Bulimba Memorial Park comprises approximately 4.6 ha of land in the heart of the suburb of Bulimba, bounded by Godwin Street to the west, Oxford Street on the north, Stuart Street to the east, and housing and sections of Barramul Street to the south. The extensive perimeter is delineated by regularly spaced timber posts, and the roadway boundaries ensure free access and visibility and plenty of street parking for park users. The ground is flat, and apart from some perimeter plantings, mostly comprises open playing fields.

The park contains a number of elements intended as memorials to local persons who served in the First World War. These include:
- memorial gateway (c. 1919), a wrought iron arch bearing the words Memorial Park, supported by a pair of solid timber posts, is located along the Oxford Street boundary
- memorial pillar (c. 1919), adjacent to the Oxford Street gateway, resembles a small solid lectern constructed of concrete. It has a square base and a short pedestal with cornice. A brass memorial plaque is set on the face of the lectern.
- memorial trees (c. 1919-23), principally figs with alternating palms. The mature trees, mostly along Oxford Street, provide shade for spectators and locals enjoying the park's open space.
- memorial grandstand (c. 1923), a two-storeyed timber structure with a gable roof of corrugated iron, located midway along the Godwin Street side of the park. The symmetrical front facade is dominated by a wide gabled bay which is flanked by access stairs that lead to the raked back seating in the upper level. The sloped seating is balanced by the angle of the skillion roof of the rear changing rooms at ground level. The grandstand is open-sided, the roof being supported by slender timber columns with winged brackets. Decorative elements include dowel balustrades and lattice valance panels.

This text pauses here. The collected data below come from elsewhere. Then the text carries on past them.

[src/rtl/multicycle_rv_core.sv]
// multicycle_rv_core: multi-cycle RV32I-subset core with valid/req fetch and data ports.
// Define CPU_PERF_CNT_EN to build the retired-instruction counter (instret); otherwise instret reads 0.
module multicycle_rv_core #(
  parameter logic [31:0] RESET_PC = 32'h0000_0000,
  parameter int          NUM_REGS = 32
) (
  input  logic        clk,
  input  logic        rst,
  output logic [31:0] pcAddr,
  output logic        insReq,
  input  logic        insValid,
  input  logic [31:0] insData,
  output logic        memReq,
  output logic        memWe,
  output logic [31:0] memAddr,
  output logic [31:0] memWData,
  input  logic        memValid,
  input  logic [31:0] memRData,
  output logic        halted,
  output logic [31:0] instret
);
  localparam int AW = $clog2(NUM_REGS);
  typedef enum logic [1:0] {FETCH, EXEC, MEM, HALT} state_t;
  state_t state, state_n;
  logic [31:0] pc, pc_n, ir, ir_n, addr_n, wdata_n;
  logic        mwe_n, wb_en;
  logic [31:0] wb_data;
  logic [31:0] regs [NUM_REGS];
  logic [6:0]  opc, f7;
  logic [2:0]  f3;
  logic [4:0]  rd, rs1, rs2;
  logic [31:0] imm_i, imm_s, imm_b, imm_j, imm_u, rv1, rv2, opb, alu, res, tgt, ea;
  logic        alu_ok, is_r, is_i, is_lui, is_lw, is_sw, is_br, is_jal, is_jalr;
  logic        use_rs1, use_rs2, use_rd, bad_reg, legal, taken;
  assign {f7, rs2, rs1, f3, rd, opc} = ir;
  assign imm_i = {{20{ir[31]}}, ir[31:20]};
  assign imm_s = {{20{ir[31]}}, ir[31:25], ir[11:7]};
  assign imm_b = {{19{ir[31]}}, ir[31], ir[7], ir[30:25], ir[11:8], 1'b0};
  assign imm_j = {{11{ir[31]}}, ir[31], ir[19:12], ir[20], ir[30:21], 1'b0};
  assign imm_u = {ir[31:12], 12'b0};
  assign rv1 = rs1 == 5'd0 ? 32'd0 : regs[rs1[AW-1:0]];
  assign rv2 = rs2 == 5'd0 ? 32'd0 : regs[rs2[AW-1:0]];
  assign alu_ok  = f3 inside {3'd0, 3'd2, 3'd4, 3'd6, 3'd7};
  assign is_r    = opc == 7'h33 && alu_ok && (f7 == 7'h00 || (f7 == 7'h20 && f3 == 3'd0));
  assign is_i    = opc == 7'h13 && alu_ok;
  assign is_lui  = opc == 7'h37;
  assign is_lw   = opc == 7'h03 && f3 == 3'd2;
  assign is_sw   = opc == 7'h23 && f3 == 3'd2;
  assign is_br   = opc == 7'h63 && f3[2:1] == 2'b00;
  assign is_jal  = opc == 7'h6f;
  assign is_jalr = opc == 7'h67 && f3 == 3'd0;
  assign use_rs1 = is_r | is_i | is_lw | is_sw | is_br | is_jalr;
  assign use_rs2 = is_r | is_sw | is_br;
  assign use_rd  = is_r | is_i | is_lui | is_lw | is_jal | is_jalr;
  // RV32E builds reject any register field naming x16..x31
  assign bad_reg = NUM_REGS < 32 && ((use_rs1 && rs1[4]) || (use_rs2 && rs2[4]) || (use_rd && rd[4]));
  assign legal   = (is_r | is_i | is_lui | is_lw | is_sw | is_br | is_jal | is_jalr) && !bad_reg;
  assign opb = is_r ? rv2 : imm_i;
  assign alu = f3 == 3'd0 ? (is_r && f7[5] ? rv1 - opb : rv1 + opb) :
               f3 == 3'd7 ? rv1 & opb :
               f3 == 3'd6 ? rv1 | opb :
               f3 == 3'd4 ? rv1 ^ opb : {31'b0, $signed(rv1) < $signed(opb)};
  assign taken = (rv1 == rv2) ^ f3[0];
  assign tgt = is_jalr ? (rv1 + imm_i) & ~32'd1 :
               is_jal ? pc + imm_j :
               is_br && taken ? pc + imm_b : pc + 32'd4;
  assign res = is_lui ? imm_u : (is_jal | is_jalr) ? pc + 32'd4 : alu;
  assign ea = rv1 + (is_sw ? imm_s : imm_i);
  assign pcAddr = pc;
  assign halted = state == HALT;
  always_comb begin
    state_n = state;
    pc_n    = pc;
    ir_n    = ir;
    addr_n  = memAddr;
    wdata_n = memWData;
    mwe_n   = memWe;
    wb_en   = 1'b0;
    wb_data = res;
    case (state)
      FETCH: if (insReq && insValid) begin
        ir_n    = insData;
        state_n = EXEC;
      end
      EXEC: if (!legal) state_n = HALT;
      else if (is_lw || is_sw) begin
        if (ea[1:0] != 2'b00) state_n = HALT;
        else begin
          state_n = MEM;
          addr_n  = ea;
          wdata_n = rv2;
          mwe_n   = is_sw;
        end
      end else if (tgt[1:0] != 2'b00) state_n = HALT;
      else begin
        pc_n    = tgt;
        wb_en   = use_rd;
        state_n = FETCH;
      end
      MEM: if (memReq && memValid) begin
        wb_en   = !memWe;
        wb_data = memRData;
        pc_n    = pc + 32'd4;
        state_n = FETCH;
      end
      default: ;
    endcase
  end
  always_ff @(posedge clk or posedge rst) begin
    if (rst) begin
      state    <= FETCH;
      pc       <= RESET_PC;
      ir       <= '0;
      insReq   <= 1'b0;
      memReq   <= 1'b0;
      memWe    <= 1'b0;
      memAddr  <= '0;
      memWData <= '0;
      for (int i = 0; i < NUM_REGS; i++) regs[i] <= '0;
    end else begin
      state    <= state_n;
      pc       <= pc_n;
      ir       <= ir_n;
      insReq   <= state_n == FETCH;
      memReq   <= state_n == MEM;
      memWe    <= mwe_n;
      memAddr  <= addr_n;
      memWData <= wdata_n;
      if (wb_en && rd != 5'd0) regs[rd[AW-1:0]] <= wb_data;
    end
  end
`ifdef CPU_PERF_CNT_EN
  always_ff @(posedge clk or posedge rst) begin
    if (rst) instret <= '0;
    else if ((state == EXEC || state == MEM) && state_n == FETCH) instret <= instret + 32'd1;
  end
`else
  assign instret = '0;
`endif
endmodule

Other structures within the park include a shelter shed (c. 1920s) near the corner of Oxford and Stuart Streets, Girl Guides' Hall (1950s), former Scout Hut (1950s – now a soccer club), senior citizens' club (c. 1983), public toilets (1980s) and canteen (1980s).

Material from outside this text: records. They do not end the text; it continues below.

module example_apb_regs
  import example_sv_pkg::*;
#(
  parameter int WAIT_STATES = 1
) (
  input  logic                    clk,
  input  logic                    reset,
  input  logic                    psel,
  input  logic                    penable,
  input  logic                    pwrite,
  input  logic [addr_width+1:0]   paddr,
  input  logic [31:0]             pwdata,
  input  logic [3:0]              pstrb,
  output logic [31:0]             prdata,
  output logic                    pready,
  output logic                    pslverr,
  output example_struct_type      regs,
  output logic [7:0]              wr_pulse,
  output logic [7:0]              rd_pulse,
  input  logic                    hw_reg6_we,
  input  logic [31:0]             hw_reg6_data
);
  typedef enum logic [1:0] {IDLE, SETUP, ACCESS} stateType;

  localparam logic [1:0] waitLoad = 2'(WAIT_STATES);

  stateType           state, stateNext;
  logic [1:0]         waitCnt, waitCntNext;
  logic [2:0]         reqAddr, reqAddrNext;
  logic               reqWrite, reqWriteNext;
  logic [31:0]        reqWdata, reqWdataNext;
  logic [3:0]         reqStrb, reqStrbNext;
  example_struct_type regsNext;
  logic               preadyNext;
  logic [31:0]        prdataNext;
  logic [7:0]         wrPulseNext, rdPulseNext;
  logic [31:0]        curVal, merged;
  logic               newSetup, capture;
  logic               unusedAddrBits;

  assign newSetup       = psel && !penable;
  assign pslverr        = 1'b0;
  assign unusedAddrBits = ^paddr[1:0];

  always_comb begin
    stateNext    = state;
    waitCntNext  = waitCnt;
    reqAddrNext  = reqAddr;
    reqWriteNext = reqWrite;
    reqWdataNext = reqWdata;
    reqStrbNext  = reqStrb;
    regsNext     = regs;
    wrPulseNext  = '0;
    rdPulseNext  = '0;
    capture      = 1'b0;
    curVal       = read_example(regs, reqAddr);
    merged       = curVal;

    case (state)
      IDLE: begin
        if (newSetup) begin
          stateNext = SETUP;
          capture   = 1'b1;
        end
      end
      SETUP: begin
        stateNext   = ACCESS;
        waitCntNext = waitLoad;
      end
      ACCESS: begin
        if (pready) begin
          if (newSetup) begin
            stateNext = SETUP;
            capture   = 1'b1;
          end else begin
            stateNext = IDLE;
          end
        end else if (!psel) begin
          stateNext = IDLE;
        end else begin
          waitCntNext = waitCnt - 2'd1;
        end
      end
      default: stateNext = IDLE;
    endcase

    if (capture) begin
      reqAddrNext  = paddr[4:2];
      reqWriteNext = pwrite;
      reqWdataNext = pwdata;
      reqStrbNext  = pstrb;
    end

    // Hardware load first so a same-cycle bus write to reg6 overrides it.
    if (hw_reg6_we) begin
      regsNext.reg6 = hw_reg6_data;
    end

    if (pready) begin
      if (reqWrite) begin
        for (int k = 0; k < 4; k++) begin
          merged[8*k +: 8] = reqStrb[k] ? reqWdata[8*k +: 8] : curVal[8*k +: 8];
        end
        regsNext    = write_example(merged, reqAddr, regsNext);
        wrPulseNext = 8'b1 << reqAddr;
      end else begin
        rdPulseNext = 8'b1 << reqAddr;
      end
    end

    preadyNext = (stateNext == ACCESS) && (waitCntNext == 2'd0);
    prdataNext = (preadyNext && !reqWrite) ? read_example(regsNext, reqAddr) : 32'd0;
  end

  always_ff @(posedge clk) begin
    if (reset) begin
      state     <= IDLE;
      waitCnt   <= '0;
      reqAddr   <= '0;
      reqWrite  <= 1'b0;
      reqWdata  <= '0;
      reqStrb   <= '0;
      pready    <= 1'b0;
      prdata    <= '0;
      wr_pulse  <= '0;
      rd_pulse  <= '0;
      regs.reg0 <= reg0ResetVal;
      regs.reg1 <= reg1ResetVal;
      regs.reg2 <= reg2ResetVal;
      regs.reg3 <= reg3ResetVal;
      regs.reg4 <= reg4ResetVal;
      regs.reg7 <= reg7ResetVal;
    end else begin
      state     <= stateNext;
      waitCnt   <= waitCntNext;
      reqAddr   <= reqAddrNext;
      reqWrite  <= reqWriteNext;
      reqWdata  <= reqWdataNext;
      reqStrb   <= reqStrbNext;
      pready    <= preadyNext;
      prdata    <= prdataNext;
      wr_pulse  <= wrPulseNext;
      rd_pulse  <= rdPulseNext;
      regs      <= regsNext;
    end
  end
endmodule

The c. 1920s shelter shed is an open-sided structure, with timber posts with winged brackets supporting a short-ridged roof of corrugated iron.

The soccer club is a two-storeyed, L-shaped building with a corrugated iron gable roof. The ground floor is constructed of concrete bricks while the first floor is weatherboard, and there is an extensive timber deck at first floor level. The Girl Guides' Hall is a two- storeyed weatherboard structure with a gable roof of corrugated iron. The senior citizens' club, at the corner of Stuart and Barramul Streets, is a brick and glass, L-shaped structure. Near the 1923 grandstand are brick public toilets and a concrete block canteen, both with flat roofs.

== Heritage listing ==
Bulimba Memorial Park was listed on the Queensland Heritage Register on 21 October 1992 having satisfied the following criteria.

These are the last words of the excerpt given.